__The problem__.
Hunt for the word "with" across the entries below, copying each line that holds it.

__Saved entries__.
BEGIN
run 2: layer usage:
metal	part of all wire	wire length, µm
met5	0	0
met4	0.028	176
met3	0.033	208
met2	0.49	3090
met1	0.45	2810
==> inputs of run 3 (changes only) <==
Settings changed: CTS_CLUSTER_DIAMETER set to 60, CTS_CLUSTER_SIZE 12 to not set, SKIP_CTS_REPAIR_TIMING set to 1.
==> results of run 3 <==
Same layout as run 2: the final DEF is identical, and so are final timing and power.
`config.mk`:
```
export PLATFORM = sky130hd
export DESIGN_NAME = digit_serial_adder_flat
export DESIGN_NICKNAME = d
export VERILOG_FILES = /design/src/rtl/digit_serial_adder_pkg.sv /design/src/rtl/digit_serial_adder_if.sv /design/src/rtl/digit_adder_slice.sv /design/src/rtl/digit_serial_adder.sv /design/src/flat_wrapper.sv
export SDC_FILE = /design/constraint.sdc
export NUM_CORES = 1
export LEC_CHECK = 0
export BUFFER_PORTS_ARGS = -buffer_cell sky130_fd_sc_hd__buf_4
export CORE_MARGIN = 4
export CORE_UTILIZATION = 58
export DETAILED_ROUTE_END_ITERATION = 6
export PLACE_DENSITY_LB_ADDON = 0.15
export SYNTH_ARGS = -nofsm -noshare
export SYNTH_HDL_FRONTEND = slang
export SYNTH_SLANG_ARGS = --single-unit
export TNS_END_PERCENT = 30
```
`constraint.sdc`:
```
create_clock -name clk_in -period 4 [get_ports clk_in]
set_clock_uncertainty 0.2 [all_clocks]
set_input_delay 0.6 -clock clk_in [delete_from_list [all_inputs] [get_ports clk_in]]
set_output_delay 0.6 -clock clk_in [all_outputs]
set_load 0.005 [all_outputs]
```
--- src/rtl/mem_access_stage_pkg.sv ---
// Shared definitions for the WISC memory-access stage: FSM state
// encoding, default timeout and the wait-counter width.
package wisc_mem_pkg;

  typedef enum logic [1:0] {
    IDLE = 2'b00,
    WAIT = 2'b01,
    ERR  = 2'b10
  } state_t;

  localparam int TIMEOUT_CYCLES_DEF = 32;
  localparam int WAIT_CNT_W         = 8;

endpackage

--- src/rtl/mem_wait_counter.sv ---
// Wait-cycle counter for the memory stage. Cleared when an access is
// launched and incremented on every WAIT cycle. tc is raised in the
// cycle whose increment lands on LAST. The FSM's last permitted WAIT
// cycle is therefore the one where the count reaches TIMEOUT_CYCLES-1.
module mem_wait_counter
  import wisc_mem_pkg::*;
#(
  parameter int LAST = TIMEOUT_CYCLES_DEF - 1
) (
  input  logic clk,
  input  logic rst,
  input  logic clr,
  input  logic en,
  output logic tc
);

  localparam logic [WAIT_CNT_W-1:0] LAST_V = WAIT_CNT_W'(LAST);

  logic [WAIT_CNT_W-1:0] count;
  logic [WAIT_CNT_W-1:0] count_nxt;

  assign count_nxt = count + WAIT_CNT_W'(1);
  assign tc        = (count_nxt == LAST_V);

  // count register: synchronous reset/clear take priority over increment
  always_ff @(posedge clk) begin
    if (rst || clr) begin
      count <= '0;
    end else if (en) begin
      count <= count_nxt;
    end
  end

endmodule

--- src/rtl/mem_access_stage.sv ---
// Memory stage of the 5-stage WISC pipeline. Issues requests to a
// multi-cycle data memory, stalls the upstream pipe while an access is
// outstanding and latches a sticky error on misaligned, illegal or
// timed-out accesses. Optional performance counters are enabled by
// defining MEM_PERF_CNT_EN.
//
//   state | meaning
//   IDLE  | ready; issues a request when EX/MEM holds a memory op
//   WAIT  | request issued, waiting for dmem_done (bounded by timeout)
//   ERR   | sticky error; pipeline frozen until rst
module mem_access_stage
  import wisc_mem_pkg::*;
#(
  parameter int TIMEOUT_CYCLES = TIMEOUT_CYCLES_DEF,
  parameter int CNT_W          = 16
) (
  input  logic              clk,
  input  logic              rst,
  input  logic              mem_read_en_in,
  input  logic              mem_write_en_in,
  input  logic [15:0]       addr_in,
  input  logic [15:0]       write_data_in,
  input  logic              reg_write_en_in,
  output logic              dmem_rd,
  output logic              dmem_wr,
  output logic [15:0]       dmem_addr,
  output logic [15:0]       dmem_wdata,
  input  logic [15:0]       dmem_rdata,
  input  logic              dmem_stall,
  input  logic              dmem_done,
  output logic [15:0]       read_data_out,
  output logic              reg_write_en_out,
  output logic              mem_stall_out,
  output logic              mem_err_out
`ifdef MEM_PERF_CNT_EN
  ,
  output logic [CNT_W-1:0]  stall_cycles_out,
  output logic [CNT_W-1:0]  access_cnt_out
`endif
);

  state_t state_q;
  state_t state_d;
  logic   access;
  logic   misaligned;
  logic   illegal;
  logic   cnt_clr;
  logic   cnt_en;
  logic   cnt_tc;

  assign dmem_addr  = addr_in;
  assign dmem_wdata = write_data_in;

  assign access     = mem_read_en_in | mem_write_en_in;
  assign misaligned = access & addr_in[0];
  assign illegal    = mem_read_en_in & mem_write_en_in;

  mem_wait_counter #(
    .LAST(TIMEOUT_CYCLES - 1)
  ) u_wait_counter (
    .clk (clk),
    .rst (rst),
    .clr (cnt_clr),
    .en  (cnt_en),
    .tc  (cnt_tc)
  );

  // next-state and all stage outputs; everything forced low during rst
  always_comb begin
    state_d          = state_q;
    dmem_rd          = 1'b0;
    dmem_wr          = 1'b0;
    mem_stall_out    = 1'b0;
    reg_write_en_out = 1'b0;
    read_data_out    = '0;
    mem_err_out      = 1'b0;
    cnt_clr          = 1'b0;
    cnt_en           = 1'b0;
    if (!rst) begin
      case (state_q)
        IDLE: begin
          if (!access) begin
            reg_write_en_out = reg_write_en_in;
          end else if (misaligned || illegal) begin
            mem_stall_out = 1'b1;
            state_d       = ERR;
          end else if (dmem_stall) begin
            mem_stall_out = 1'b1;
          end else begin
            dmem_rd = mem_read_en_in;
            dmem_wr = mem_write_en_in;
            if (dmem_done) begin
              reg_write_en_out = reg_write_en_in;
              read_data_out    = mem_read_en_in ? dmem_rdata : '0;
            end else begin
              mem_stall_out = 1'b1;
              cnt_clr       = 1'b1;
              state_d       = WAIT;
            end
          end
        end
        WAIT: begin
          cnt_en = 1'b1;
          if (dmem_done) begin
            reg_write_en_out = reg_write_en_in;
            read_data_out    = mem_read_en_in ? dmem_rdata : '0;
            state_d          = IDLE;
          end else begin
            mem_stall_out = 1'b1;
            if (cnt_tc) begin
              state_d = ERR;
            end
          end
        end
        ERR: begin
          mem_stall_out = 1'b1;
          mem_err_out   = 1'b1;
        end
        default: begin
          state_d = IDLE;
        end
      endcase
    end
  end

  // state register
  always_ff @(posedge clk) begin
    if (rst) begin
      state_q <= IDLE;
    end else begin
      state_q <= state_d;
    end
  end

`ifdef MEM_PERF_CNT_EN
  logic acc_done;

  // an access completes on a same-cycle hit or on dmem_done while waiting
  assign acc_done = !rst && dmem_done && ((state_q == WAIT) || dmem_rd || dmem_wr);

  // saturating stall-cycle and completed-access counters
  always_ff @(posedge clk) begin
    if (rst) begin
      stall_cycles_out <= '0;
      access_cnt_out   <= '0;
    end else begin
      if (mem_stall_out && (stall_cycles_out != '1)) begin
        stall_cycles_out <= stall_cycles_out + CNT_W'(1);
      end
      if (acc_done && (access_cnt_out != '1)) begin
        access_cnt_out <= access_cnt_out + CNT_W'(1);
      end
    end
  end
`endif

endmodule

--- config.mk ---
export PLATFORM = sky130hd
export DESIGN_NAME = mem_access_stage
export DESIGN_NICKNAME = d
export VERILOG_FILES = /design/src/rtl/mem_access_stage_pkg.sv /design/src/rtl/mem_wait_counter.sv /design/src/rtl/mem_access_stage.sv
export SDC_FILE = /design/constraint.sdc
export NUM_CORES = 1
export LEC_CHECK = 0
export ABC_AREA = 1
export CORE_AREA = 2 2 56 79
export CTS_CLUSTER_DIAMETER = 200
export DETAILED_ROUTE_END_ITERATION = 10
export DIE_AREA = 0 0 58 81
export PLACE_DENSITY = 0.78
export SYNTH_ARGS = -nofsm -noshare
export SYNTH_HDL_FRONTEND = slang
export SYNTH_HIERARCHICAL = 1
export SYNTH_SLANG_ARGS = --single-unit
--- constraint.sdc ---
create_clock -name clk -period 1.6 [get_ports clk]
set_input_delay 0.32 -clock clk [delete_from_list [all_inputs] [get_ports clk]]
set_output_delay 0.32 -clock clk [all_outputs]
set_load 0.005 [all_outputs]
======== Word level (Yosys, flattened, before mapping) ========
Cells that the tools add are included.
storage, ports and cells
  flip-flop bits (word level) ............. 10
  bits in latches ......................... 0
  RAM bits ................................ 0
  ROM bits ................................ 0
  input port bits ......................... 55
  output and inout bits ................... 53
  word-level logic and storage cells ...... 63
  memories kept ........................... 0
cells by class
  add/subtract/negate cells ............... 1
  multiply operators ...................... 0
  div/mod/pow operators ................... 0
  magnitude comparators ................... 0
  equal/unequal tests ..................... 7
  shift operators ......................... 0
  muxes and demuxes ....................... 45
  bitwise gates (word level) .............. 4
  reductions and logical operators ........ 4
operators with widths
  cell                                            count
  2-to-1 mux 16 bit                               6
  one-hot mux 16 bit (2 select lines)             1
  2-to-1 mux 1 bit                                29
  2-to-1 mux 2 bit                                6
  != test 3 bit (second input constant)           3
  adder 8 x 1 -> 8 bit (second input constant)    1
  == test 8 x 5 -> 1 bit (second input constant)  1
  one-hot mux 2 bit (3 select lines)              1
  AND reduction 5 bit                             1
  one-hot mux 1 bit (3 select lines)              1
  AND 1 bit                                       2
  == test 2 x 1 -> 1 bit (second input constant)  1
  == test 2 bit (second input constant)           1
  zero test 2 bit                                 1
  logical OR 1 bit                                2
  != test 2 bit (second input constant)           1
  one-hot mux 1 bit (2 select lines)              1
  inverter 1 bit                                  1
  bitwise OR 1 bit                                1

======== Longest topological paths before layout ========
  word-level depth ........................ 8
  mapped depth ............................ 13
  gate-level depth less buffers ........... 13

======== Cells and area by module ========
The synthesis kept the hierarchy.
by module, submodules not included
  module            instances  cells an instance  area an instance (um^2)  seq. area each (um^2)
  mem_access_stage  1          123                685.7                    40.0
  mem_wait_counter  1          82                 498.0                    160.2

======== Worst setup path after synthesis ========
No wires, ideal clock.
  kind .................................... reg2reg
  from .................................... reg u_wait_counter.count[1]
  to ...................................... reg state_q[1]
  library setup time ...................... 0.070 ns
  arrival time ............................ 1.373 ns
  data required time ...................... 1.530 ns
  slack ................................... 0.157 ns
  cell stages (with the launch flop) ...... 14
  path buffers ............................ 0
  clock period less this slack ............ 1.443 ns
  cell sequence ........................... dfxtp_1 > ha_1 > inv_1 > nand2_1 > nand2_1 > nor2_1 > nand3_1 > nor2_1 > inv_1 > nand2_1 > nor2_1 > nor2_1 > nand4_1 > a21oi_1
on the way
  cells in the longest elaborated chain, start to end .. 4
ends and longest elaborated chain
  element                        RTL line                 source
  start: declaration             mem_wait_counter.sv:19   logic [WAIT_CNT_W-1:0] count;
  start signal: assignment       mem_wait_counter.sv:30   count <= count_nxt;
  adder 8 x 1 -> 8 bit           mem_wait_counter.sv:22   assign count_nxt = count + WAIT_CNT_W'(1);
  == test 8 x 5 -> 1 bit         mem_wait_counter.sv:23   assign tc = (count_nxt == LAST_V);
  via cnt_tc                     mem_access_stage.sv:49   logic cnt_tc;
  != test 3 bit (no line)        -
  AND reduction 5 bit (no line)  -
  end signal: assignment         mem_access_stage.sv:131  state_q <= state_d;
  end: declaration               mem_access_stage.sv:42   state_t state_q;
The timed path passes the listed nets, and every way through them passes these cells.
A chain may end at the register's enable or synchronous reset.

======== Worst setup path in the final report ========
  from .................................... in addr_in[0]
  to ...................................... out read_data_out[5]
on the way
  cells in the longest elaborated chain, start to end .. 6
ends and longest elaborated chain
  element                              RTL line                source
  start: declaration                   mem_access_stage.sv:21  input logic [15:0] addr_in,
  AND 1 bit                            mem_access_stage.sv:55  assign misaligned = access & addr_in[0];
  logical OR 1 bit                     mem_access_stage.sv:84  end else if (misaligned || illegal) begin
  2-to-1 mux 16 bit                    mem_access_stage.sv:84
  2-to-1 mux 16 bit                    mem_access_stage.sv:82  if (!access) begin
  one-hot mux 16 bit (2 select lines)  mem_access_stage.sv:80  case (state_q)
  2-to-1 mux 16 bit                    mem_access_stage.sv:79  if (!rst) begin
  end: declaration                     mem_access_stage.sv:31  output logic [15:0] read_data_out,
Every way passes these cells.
END
__Task output__.
operators with widths
  cell stages (with the launch flop) ...... 14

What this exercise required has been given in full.